Black Eyed Beans
Categories
Serving Size
50g
Nutritional Information | Per serve | Per 100g |
---|---|---|
energy | 705kJ | 1410kJ |
protein | 11.8g | 23.5g |
fat total | 0.7g | 1.3g |
fat saturated | 0.2g | 0.3g |
carbohydrates | 24.9g | 49.7g |
sugars | 3.5g | 6.9g |
sodium | 8mg | 16mg |
dietary fibre | 5.3g | 10.6g |
Ingredients
Black Eyed Beans. Preservative Free, Non GMO.
Allergens
No known Allergens. This product may also contain traces of other allergens.
Country of Origin
USA
Storage
Store in an air tight container in a cool, dry place, away from direct sunlight. Refrigeration recommended in warm climates.
Shelf Life
Up to 12 months when stored as above.

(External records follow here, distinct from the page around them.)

What follows belongs to an exercise in optimizing a design on an open flow for small area; a production flow would make more cautious choices. Where RTL was checked, it was by simulation tests only, not by an equivalence proof against the original. Only the layout flow was run in run 4; the RTL was not checked for function there. Power figures rest on the tool's default switching activity, not on a simulated workload.

==> config.mk <==
export PLATFORM = sky130hd
export DESIGN_NAME = tse
export DESIGN_NICKNAME = tse
export VERILOG_FILES = /design/flow/design.v
export SDC_FILE = /design/flow/constraint.sdc
export NUM_CORES = 4
export LEC_CHECK = 0
export CAP_MARGIN = 0
export CORE_MARGIN = 2
export CORE_UTILIZATION = 70
export GPL_TIMING_DRIVEN = 0
export SLEW_MARGIN = 0
==> constraint.sdc <==
create_clock -name core_clock -period 20.0 [get_ports {clk}]
set_input_delay 4.0000 -clock core_clock [delete_from_list [all_inputs] [get_ports {clk}]]
set_output_delay 4.0000 -clock core_clock [all_outputs]
set_load 0.01 [all_outputs]
==> design.v <==
module tse (
    input  wire        clk,
    input  wire        rst,
    input  wire        req,
    input  wire        req_we,
    input  wire [8:0]  req_addr,
    input  wire [31:0] req_wdata,
    output reg         rsp_valid,
    output reg         rsp_err,
    output reg  [31:0] rsp_rdata
);
    localparam [2:0] E_NONE = 3'd0, E_CIV = 3'd1, E_OVF = 3'd2,
                     E_ILL  = 3'd3, E_EXH = 3'd4;
    reg  [2:0]  st_err;
    reg         st_trunc;
    reg  [4:0]  st_idx;
    reg         cfg_trunc;
    reg         z_argn, z_argw, z_res, z_date, z_time, z_yday;
    reg  [15:0] arg_n;
    reg  [4:0]  arg_w;
    reg  [15:0] result;
    reg  [31:0] ts_date;
    reg  [31:0] ts_time;
    reg  [15:0] ts_yday;
    reg  [1:0]  fcode;       
    reg  [5:0]  rd_ptr;
    reg  [1:0]  so_sym;
    reg  [5:0]  so_index;
    reg         popped;
    reg  [1:0]  psel;        
    reg  [1:0]  psym;        
    reg  [6:0]  ra;          
    reg         busy, fin;
    reg         prim;        
    reg         ppass;       
    reg         pq, pp;      
    reg         povf, ppar;  
    reg         pend_pop;    
    reg  [3:0]  k;
    reg  [3:0]  r1, r2, r3, r4, r5, r6;
    reg  [2:0]  r7;
    reg  [1:0]  ydwin, hwin, q2win;
    reg  [2:0]  mwin;
    reg         lp;
    wire        fvalid = fcode != 2'd3;
    wire [1:0]  fstd   = fvalid ? fcode : 2'd0;
    wire        fbpc   = fcode == 2'd2;
    wire [5:0] fidx = ra[6] ? ra[5:0] : rd_ptr;
    wire [3:0] h12    = {r6[3:2] + {1'b0, lp}, r6[1:0]};
    wire [5:0] bmin   = {mwin[1:0], r5};
    wire [3:0] bwd    = {mwin[2], r7};
    wire [5:0] bday   = {ydwin, r4};
    wire [6:0] yy7    = {r2, 3'b000} + {2'b00, r2, 1'b0} + {3'b000, r1};
    wire       p3     = ^{hwin, h12, bmin, bwd};
    wire       p4     = ^{bday, r3, yy7[5:0]};
    wire [37:0] bseq  = {hwin, 2'b00, h12, bmin, bwd, lp, p3, bday, r3, yy7[5:0], 1'b0, p4};
    reg [1:0] fsym;
    always @* begin
        fsym = 2'd0;
        if (fbpc) begin
            if (fidx <= 6'd18) fsym = bseq[37 - 2*fidx -: 2];
        end else if (fvalid) begin
            case (fidx)
                6'd0, 6'd9, 6'd19, 6'd29, 6'd39, 6'd49, 6'd59: fsym = 2'd2;
                6'd1:  fsym = {1'b0, mwin[2]};
                6'd2:  fsym = {1'b0, mwin[1]};
                6'd3:  fsym = {1'b0, mwin[0]};
                6'd5:  fsym = {1'b0, r5[3]};
                6'd6:  fsym = {1'b0, r5[2]};
                6'd7:  fsym = {1'b0, r5[1]};
                6'd8:  fsym = {1'b0, r5[0]};
                6'd12: fsym = {1'b0, hwin[1]};
                6'd13: fsym = {1'b0, hwin[0]};
                6'd15: fsym = {1'b0, r6[3]};
                6'd16: fsym = {1'b0, r6[2]};
                6'd17: fsym = {1'b0, r6[1]};
                6'd18: fsym = {1'b0, r6[0]};
                6'd22: fsym = {1'b0, ydwin[1]};
                6'd23: fsym = {1'b0, ydwin[0]};
                6'd25: fsym = {1'b0, r4[3]};
                6'd26: fsym = {1'b0, r4[2]};
                6'd27: fsym = {1'b0, r4[1]};
                6'd28: fsym = {1'b0, r4[0]};
                6'd30: fsym = {1'b0, r3[3]};
                6'd31: fsym = {1'b0, r3[2]};
                6'd32: fsym = {1'b0, r3[1]};
                6'd33: fsym = {1'b0, r3[0]};
                6'd36: fsym = {1'b0, ^{hwin, r6}};
                6'd37: fsym = {1'b0, ^{mwin, r5}};
                6'd40: fsym = {1'b0, fcode[0] & lp};
                6'd41: fsym = {1'b0, r2[3]};
                6'd42: fsym = {1'b0, r2[2]};
                6'd43: fsym = {1'b0, r2[1]};
                6'd44: fsym = {1'b0, r2[0]};
                6'd45: fsym = {1'b0, r1[3]};
                6'd46: fsym = {1'b0, r1[2]};
                6'd47: fsym = {1'b0, r1[1]};
                6'd48: fsym = {1'b0, r1[0]};
                6'd50: fsym = {1'b0, r7[2]};
                6'd51: fsym = {1'b0, r7[1]};
                6'd52: fsym = {1'b0, r7[0]};
                default: fsym = 2'd0;
            endcase
        end
    end
    reg [13:0] pulse;
    always @* begin
        case (psel)
            2'd0: case (psym)
                    2'd0:    pulse = {2'b01, 2'b00, 10'd800};
                    2'd1:    pulse = {2'b01, 2'b00, 10'd500};
                    default: pulse = {2'b01, 2'b00, 10'd200};
                  endcase
            2'd1: case (psym)
                    2'd0:    pulse = {2'b10, 2'b00, 10'd200};
                    2'd1:    pulse = {2'b10, 2'b00, 10'd500};
                    default: pulse = {2'b10, 2'b00, 10'd800};
                  endcase
            2'd2: case (psym)
                    2'd0:    pulse = {2'b10, 2'b00, 10'd100};
                    2'd1:    pulse = {2'b10, 2'b00, 10'd200};
                    2'd2:    pulse = {2'b10, 2'b00, 10'd300};
                    default: pulse = {2'b10, 2'b00, 10'd400};
                  endcase
            default: pulse = 14'd0;
        endcase
    end
    wire [7:0] flen = fbpc ? 8'd19 : fvalid ? 8'd60 : 8'd0;
    always @* begin
        if (ra[6]) begin
            rsp_rdata = {30'd0, fsym};
        end else begin
            case (ra[3:0])
                4'd1:  rsp_rdata = {16'd0, 3'd0, st_idx, 4'd0, st_trunc, st_err};
                4'd2:  rsp_rdata = {31'd0, cfg_trunc};
                4'd3:  rsp_rdata = {16'd0, arg_n & {16{~z_argn}}};
                4'd4:  rsp_rdata = {27'd0, arg_w & {5{~z_argw}}};
                4'd5:  rsp_rdata = {16'd0, result & {16{~z_res}}};
                4'd6:  rsp_rdata = ts_date & {32{~z_date}};
                4'd7:  rsp_rdata = ts_time & {32{~z_time}};
                4'd8:  rsp_rdata = {16'd0, ts_yday & {16{~z_yday}}};
                4'd9:  rsp_rdata = {8'd0, 2'd0, rd_ptr, 5'd0, fvalid, fvalid ? fstd : 2'd0, flen};
                4'd10: rsp_rdata = {14'd0, popped ? fstd : 2'd0, 2'd0, so_index, 6'd0, so_sym};
                4'd11: rsp_rdata = {18'd0, pulse};
                default: rsp_rdata = 32'd0;
            endcase
        end
    end
    wire       aligned  = req_addr[1:0] == 2'b00;
    wire       in_frame = req_addr[8] && req_addr[7:2] <= 6'd59;
    wire       in_ctrl  = !req_addr[8] && req_addr[7:2] <= 6'd11;
    wire       mapped   = aligned && (in_frame || in_ctrl);
    wire       wr       = req && req_we && aligned && in_ctrl;
    wire [3:0] wa       = req_addr[5:2];
    wire [3:0] op       = req_wdata[3:0];
    wire [1:0] stdf     = req_wdata[5:4];
    wire       res_zero = req_wdata[31:6] == 26'd0;
    wire       is_cmd   = wr && wa == 4'd0;
    wire       start    = is_cmd && res_zero && op == 4'h8 && stdf != 2'd3;
    wire       popc     = is_cmd && res_zero && op == 4'hA && stdf == 2'd0;
    wire        w_ok16 = !z_argw && (arg_w >= 5'd1) && (arg_w <= 5'd16);
    wire        w_ok8  = !z_argw && (arg_w >= 5'd1) && (arg_w <= 5'd8);
    wire        pstart = is_cmd && res_zero && stdf == 2'd0 &&
                         (((op == 4'h1 || op == 4'h3 || op == 4'h4) && w_ok16) ||
                          (op == 4'h2 && w_ok8));
    wire [5:0]  wq   = pq ? {arg_w, 1'b0} : {1'b0, arg_w};
    wire        pbit = !z_argn && arg_n[k];
    wire        inm  = {2'b00, k} < wq;
    wire        pfail = !pp && povf && !cfg_trunc;
    wire [7:0]  minute  = ts_time[15:8];
    wire [7:0]  hour    = ts_time[7:0];
    wire [7:0]  second  = ts_time[23:16];
    wire [7:0]  weekday = ts_time[31:24];
    wire [7:0]  day     = ts_date[31:24];
    wire [7:0]  month   = ts_date[23:16];
    wire        first16 = k == 4'd15;
    wire        first8  = k == 4'd7;
    wire        lo      = ~k[3];
    wire [15:0] dm      = {6'd0, day[5:0], month[3:0]};
    wire        yb      = !z_date && ts_date[k];
    wire        db      = fbpc ? (!z_date && dm[k]) : (!z_yday && ts_yday[k]);
    wire        mb      = !z_time && ((fbpc && k[2:0] == 3'd6) ? weekday[3] : minute[k[2:0]]);
    wire        hb      = !z_time && hour[k[2:0]];
    wire        wb      = !z_time && weekday[k[2:0]];
    function [4:0] d10;      
        input [3:0] r;
        input       b;
        input       div;
        reg         s;
        reg  [3:0]  rm;
        begin
            s  = div && (r >= 4'd5);
            rm = r - 4'd5;
            d10[3:1] = s ? rm[2:0] : r[2:0];
            d10[0]   = b;
            d10[4]   = div ? s : r[3];
        end
    endfunction
    wire [4:0] u1 = d10(first16 ? 4'd0 : r1, yb, 1'b1);
    wire [4:0] u2 = d10(first16 ? 4'd0 : r2, u1[4], 1'b1);
    wire [4:0] u3 = d10(first16 ? 4'd0 : r3, db, !fbpc);
    wire [4:0] u4 = d10(first16 ? 4'd0 : r4, u3[4], !fbpc);
    wire [4:0] u5 = d10(first8 ? 4'd0 : r5, mb, !fbpc);
    wire [4:0] u6 = d10(first8 ? 4'd0 : r6, hb, !fbpc);
    wire [3:0] t7 = {(first8 ? 3'd0 : r7), wb};
    wire [2:0] u7 = fbpc ? t7[2:0] : (t7 >= 4'd7) ? t7 - 4'd7 : t7[2:0];
    wire       yy_nz    = (r1 != 4'd0) || (r2 != 4'd0);
    wire       leap     = ((z_date || ts_date[1:0] == 2'd0) && yy_nz) || (!yy_nz && q2win == 2'd0);
    wire       pm       = !z_time && hour >= 8'd12;
    wire [1:0] p1       = z_time ? 2'd0 : (second == 8'd40) ? 2'd2 : (second == 8'd20) ? 2'd1 : 2'd0;
    wire       bovf_hr  = !z_time && hour >= 8'd28;
    wire       bovf_min = !z_time && minute >= 8'd64;
    wire       bovf_wd  = !z_time && weekday >= 8'd16;
    wire       bovf_day = !z_date && day >= 8'd64;
    wire       bovf_mon = !z_date && month >= 8'd16;
    wire       bovf_yy  = yy7     >= 7'd64;
    wire       jciv     = !z_time && second != 8'd0;
    wire       bpc_ok   = z_time || (second == 8'd0) || (second == 8'd20) || (second == 8'd40);
    wire       jovf_min = !z_time && minute >= 8'd80;
    wire       jovf_hr  = !z_time && hour >= 8'd40;
    wire       jovf_yd  = !z_yday && ts_yday >= 16'd400;
    task clear_all;
        begin
            st_err    <= E_NONE;
            st_trunc  <= 1'b0;
            st_idx    <= 5'd0;
            cfg_trunc <= 1'b0;
            z_argn    <= 1'b1;
            z_argw    <= 1'b1;
            z_res     <= 1'b1;
            z_date    <= 1'b1;
            z_time    <= 1'b1;
            z_yday    <= 1'b1;
            fcode     <= 2'd3;
            rd_ptr    <= 6'd0;
            so_sym    <= 2'd0;
            so_index  <= 6'd0;
            popped    <= 1'b0;
            psel      <= 2'd3;
        end
    endtask
    task set_status;
        input [2:0] err;
        input       trunc;
        input [4:0] idx;
        begin
            st_err   <= err;
            st_trunc <= trunc;
            st_idx   <= idx;
        end
    endtask
    task build_end;
        input       fail;
        input [2:0] err;
        input [4:0] idx;
        input       trunc;
        begin
            if (fail) begin
                set_status(err, 1'b0, idx);
                fcode <= 2'd3;
            end else begin
                set_status(E_NONE, trunc, 5'd0);
            end
        end
    endtask
    always @(posedge clk) begin
        if (wr) begin
            case (wa)
                4'd3: arg_n   <= req_wdata[15:0];
                4'd4: arg_w   <= req_wdata[4:0];
                4'd6: ts_date <= req_wdata;
                4'd7: ts_time <= req_wdata;
                4'd8: ts_yday <= req_wdata[15:0];
                default: ;
            endcase
        end
    end
    always @(posedge clk) begin
        ra <= {req_addr[8], req_addr[7:2]};
        if (busy && !prim) begin
            r1 <= u1[3:0];
            r2 <= u2[3:0];
            q2win <= {q2win[0], u2[4]};
            r3 <= u3[3:0];
            r4 <= u4[3:0];
            ydwin <= {ydwin[0], u4[4]};
            if (lo) begin
                r5 <= u5[3:0];
                mwin <= {mwin[1:0], u5[4]};
                r6 <= u6[3:0];
                hwin <= {hwin[0], u6[4]};
                r7 <= u7;
            end
        end
        if (fin && !prim) begin
            if (fbpc) begin
                hwin <= p1;
                lp   <= pm;
            end else begin
                lp   <= leap;
            end
        end
    end
    always @(posedge clk) begin
        if (rst) begin
            clear_all;
            busy      <= 1'b0;
            fin       <= 1'b0;
            prim      <= 1'b0;
            k         <= 4'd0;
            rsp_valid <= 1'b0;
            rsp_err   <= 1'b0;
            pend_pop  <= 1'b0;
        end else begin
            rsp_valid <= (req && !start && !popc && !pstart) || fin || pend_pop;
            pend_pop  <= popc;
            if (pend_pop) begin
                if (!fvalid || {2'b00, rd_ptr} >= flen)
                    set_status(E_EXH, 1'b0, 5'd0);
                else begin
                    set_status(E_NONE, 1'b0, 5'd0);
                    so_sym   <= fsym;
                    so_index <= rd_ptr;
                    popped   <= 1'b1;
                    psel <= fstd;
                    psym <= fsym;
                    rd_ptr   <= rd_ptr + 6'd1;
                end
            end
            rsp_err   <= req && !mapped;
            fin       <= busy && k == 4'd0 && (!prim || ppass);
            if (busy) begin
                k <= k - 4'd1;
                if (k == 4'd0) begin
                    if (prim && !ppass) ppass <= 1'b1;
                    else busy <= 1'b0;
                end
            end
            if (busy && prim) begin
                if (!ppass) begin
                    povf <= (k == 4'd15 ? 1'b0 : povf) | (pbit & ~inm);
                    ppar <= (k == 4'd15 ? 1'b0 : ppar) ^ (pbit & inm);
                end else if (!pfail) begin
                    result <= {result[14:0], pp ? (k == 4'd0 && ppar) : (pbit && inm)};
                end
            end
            if (fin && prim) begin
                prim <= 1'b0;
                if (pfail) set_status(E_OVF, 1'b0, 5'd0);
                else begin
                    set_status(E_NONE, !pp && povf, 5'd0);
                    z_res <= 1'b0;
                end
            end
            if (fin && !prim) begin
                if (fbpc) begin
                    if (!bpc_ok)                     build_end(1'b1, E_CIV, 5'd0, 1'b0);
                    else if (!cfg_trunc && bovf_hr)  build_end(1'b1, E_OVF, 5'd2, 1'b0);
                    else if (!cfg_trunc && bovf_min) build_end(1'b1, E_OVF, 5'd4, 1'b0);
                    else if (!cfg_trunc && bovf_wd)  build_end(1'b1, E_OVF, 5'd7, 1'b0);
                    else if (!cfg_trunc && bovf_day) build_end(1'b1, E_OVF, 5'd10, 1'b0);
                    else if (!cfg_trunc && bovf_mon) build_end(1'b1, E_OVF, 5'd13, 1'b0);
                    else if (!cfg_trunc && bovf_yy)  build_end(1'b1, E_OVF, 5'd15, 1'b0);
                    else build_end(1'b0, E_NONE, 5'd0,
                                   bovf_hr | bovf_min | bovf_wd | bovf_day | bovf_mon | bovf_yy);
                end else begin
                    if (jciv)            build_end(1'b1, E_CIV, 5'd0, 1'b0);
                    else if (!cfg_trunc && jovf_min) build_end(1'b1, E_OVF, 5'd1, 1'b0);
                    else if (!cfg_trunc && jovf_hr)  build_end(1'b1, E_OVF, 5'd12, 1'b0);
                    else if (!cfg_trunc && jovf_yd)  build_end(1'b1, E_OVF, 5'd22, 1'b0);
                    else build_end(1'b0, E_NONE, 5'd0, jovf_min | jovf_hr | jovf_yd);
                end
            end
            if (wr) begin
                case (wa)
                    4'd2: cfg_trunc <= req_wdata[0];
                    4'd3: z_argn    <= 1'b0;
                    4'd4: z_argw    <= 1'b0;
                    4'd6: z_date    <= 1'b0;
                    4'd7: z_time    <= 1'b0;
                    4'd8: z_yday    <= 1'b0;
                    4'd0: begin
                        if (!res_zero) begin
                            set_status(E_ILL, 1'b0, 5'd0);
                        end else if (op == 4'h8 || op == 4'h9) begin
                            if (stdf == 2'd3) begin
                                set_status(E_ILL, 1'b0, 5'd0);
                            end else if (op == 4'h9) begin
                                if (!z_argn && arg_n > (stdf == 2'd2 ? 16'd3 : 16'd2)) begin
                                    set_status(E_ILL, 1'b0, 5'd0);
                                end else begin
                                    set_status(E_NONE, 1'b0, 5'd0);
                                    psel <= stdf;
                                    psym <= arg_n[1:0] & {2{~z_argn}};
                                end
                            end else begin
                                busy     <= 1'b1;
                                k        <= 4'd15;
                                fcode    <= stdf;
                                rd_ptr   <= 6'd0;
                                so_sym   <= 2'd0;
                                so_index <= 6'd0;
                                popped   <= 1'b0;
                                psel     <= 2'd3;
                            end
                        end else if (stdf != 2'd0) begin
                            set_status(E_ILL, 1'b0, 5'd0);
                        end else begin
                            case (op)
                                4'h0: ;
                                4'h1, 4'h2, 4'h3, 4'h4: begin
                                    if (!pstart)
                                        set_status(E_ILL, 1'b0, 5'd0);
                                    else begin
                                        busy  <= 1'b1;
                                        k     <= 4'd15;
                                        prim  <= 1'b1;
                                        ppass <= 1'b0;
                                        pq    <= op == 4'h2;
                                        pp    <= op[2] || op == 4'h3;
                                    end
                                end
                                4'hA: ;   
                                4'hB: begin
                                    set_status(E_NONE, 1'b0, 5'd0);
                                    rd_ptr <= 6'd0;
                                end
                                4'hF: clear_all;
                                default: set_status(E_ILL, 1'b0, 5'd0);
                            endcase
                        end
                    end
                    default: ;
                endcase
            end
        end
    end
endmodule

See Best Before date.
How to Use
Dried Black Eyed Beans will almost double in size when cooked. To prepare the beans soak 1:4 in cold water for 2 hours (if you wish to remove the outer skin for fritter recipes soak beans overnight, then gently rub most of the skins off). Drain and rinse beans well, place in a saucepan with plenty of fresh cold water and bring to the boil. Do not add salt at this stage of cooking, as this may make beans tough. Reduce heat and simmer for 20-30 minutes (or until soft). Drain and use, or refrigerate for up to 2 days. Black eyed beans are great in salads – try a Portuguese ‘Migas’ with kale, breadcrumbs and pinenuts; or a mixed bean salad with olive oil, garlic and fresh herbs. Lovely in lunchbox wraps, or smash beans for delicious, smooth dips. These beans are used all over the world in soups, hot pots and spicy vegetarian dishes – very popular in Africa where it is often cooked with plantain. Or make scrumptious veggie burgers and fritters, like wonderful fried Acareje balls from Brazil.